### WHAT TO PRODUCE
Return all the entries word for word.

### DATASET EXCERPTS
=-=-=-=-=

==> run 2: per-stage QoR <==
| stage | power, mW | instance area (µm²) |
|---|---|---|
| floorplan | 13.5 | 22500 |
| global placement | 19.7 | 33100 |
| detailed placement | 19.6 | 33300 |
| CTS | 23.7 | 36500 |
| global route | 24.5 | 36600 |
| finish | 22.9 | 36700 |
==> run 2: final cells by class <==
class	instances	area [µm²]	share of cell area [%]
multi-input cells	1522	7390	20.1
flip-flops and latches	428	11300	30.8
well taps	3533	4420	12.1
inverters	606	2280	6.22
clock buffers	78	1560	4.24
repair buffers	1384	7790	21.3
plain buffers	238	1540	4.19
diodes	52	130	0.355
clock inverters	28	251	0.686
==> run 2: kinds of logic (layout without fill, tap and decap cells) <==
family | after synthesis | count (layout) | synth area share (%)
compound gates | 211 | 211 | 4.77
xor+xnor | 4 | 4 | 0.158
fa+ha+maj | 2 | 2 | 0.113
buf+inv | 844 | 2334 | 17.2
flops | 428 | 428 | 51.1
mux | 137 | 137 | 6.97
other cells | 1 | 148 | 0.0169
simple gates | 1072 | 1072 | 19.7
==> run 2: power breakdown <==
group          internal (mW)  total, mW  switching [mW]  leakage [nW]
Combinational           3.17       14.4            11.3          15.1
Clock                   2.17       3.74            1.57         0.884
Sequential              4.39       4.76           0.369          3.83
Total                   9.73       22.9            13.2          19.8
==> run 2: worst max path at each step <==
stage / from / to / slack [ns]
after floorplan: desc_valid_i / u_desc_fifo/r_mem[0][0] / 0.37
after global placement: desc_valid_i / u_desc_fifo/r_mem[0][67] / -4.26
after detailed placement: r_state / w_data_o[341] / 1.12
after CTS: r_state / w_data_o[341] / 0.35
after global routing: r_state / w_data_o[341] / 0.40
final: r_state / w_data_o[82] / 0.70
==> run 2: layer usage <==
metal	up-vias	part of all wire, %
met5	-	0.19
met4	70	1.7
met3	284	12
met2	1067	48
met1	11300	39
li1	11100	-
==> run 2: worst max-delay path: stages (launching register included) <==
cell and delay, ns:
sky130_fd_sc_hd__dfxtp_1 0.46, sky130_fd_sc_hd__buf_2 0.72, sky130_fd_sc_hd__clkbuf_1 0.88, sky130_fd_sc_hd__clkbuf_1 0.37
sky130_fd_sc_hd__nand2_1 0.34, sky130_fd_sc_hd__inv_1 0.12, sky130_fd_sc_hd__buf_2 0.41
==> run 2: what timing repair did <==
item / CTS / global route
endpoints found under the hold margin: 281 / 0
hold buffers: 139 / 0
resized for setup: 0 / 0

=-=-=-=-=

### RESPONSE FOR THIS EXERCISE
==> run 2: per-stage QoR <==
| stage | power, mW | instance area (µm²) |
|---|---|---|
| floorplan | 13.5 | 22500 |
| global placement | 19.7 | 33100 |
| detailed placement | 19.6 | 33300 |
| CTS | 23.7 | 36500 |
| global route | 24.5 | 36600 |
| finish | 22.9 | 36700 |
==> run 2: final cells by class <==
class	instances	area [µm²]	share of cell area [%]
multi-input cells	1522	7390	20.1
flip-flops and latches	428	11300	30.8
well taps	3533	4420	12.1
inverters	606	2280	6.22
clock buffers	78	1560	4.24
repair buffers	1384	7790	21.3
plain buffers	238	1540	4.19
diodes	52	130	0.355
clock inverters	28	251	0.686
==> run 2: kinds of logic (layout without fill, tap and decap cells) <==
family | after synthesis | count (layout) | synth area share (%)
compound gates | 211 | 211 | 4.77
xor+xnor | 4 | 4 | 0.158
fa+ha+maj | 2 | 2 | 0.113
buf+inv | 844 | 2334 | 17.2
flops | 428 | 428 | 51.1
mux | 137 | 137 | 6.97
other cells | 1 | 148 | 0.0169
simple gates | 1072 | 1072 | 19.7
==> run 2: power breakdown <==
group          internal (mW)  total, mW  switching [mW]  leakage [nW]
Combinational           3.17       14.4            11.3          15.1
Clock                   2.17       3.74            1.57         0.884
Sequential              4.39       4.76           0.369          3.83
Total                   9.73       22.9            13.2          19.8
==> run 2: worst max path at each step <==
stage / from / to / slack [ns]
after floorplan: desc_valid_i / u_desc_fifo/r_mem[0][0] / 0.37
after global placement: desc_valid_i / u_desc_fifo/r_mem[0][67] / -4.26
after detailed placement: r_state / w_data_o[341] / 1.12
after CTS: r_state / w_data_o[341] / 0.35
after global routing: r_state / w_data_o[341] / 0.40
final: r_state / w_data_o[82] / 0.70
==> run 2: layer usage <==
metal	up-vias	part of all wire, %
met5	-	0.19
met4	70	1.7
met3	284	12
met2	1067	48
met1	11300	39
li1	11100	-
==> run 2: worst max-delay path: stages (launching register included) <==
cell and delay, ns:
sky130_fd_sc_hd__dfxtp_1 0.46, sky130_fd_sc_hd__buf_2 0.72, sky130_fd_sc_hd__clkbuf_1 0.88, sky130_fd_sc_hd__clkbuf_1 0.37
sky130_fd_sc_hd__nand2_1 0.34, sky130_fd_sc_hd__inv_1 0.12, sky130_fd_sc_hd__buf_2 0.41
==> run 2: what timing repair did <==
item / CTS / global route
endpoints found under the hold margin: 281 / 0
hold buffers: 139 / 0
resized for setup: 0 / 0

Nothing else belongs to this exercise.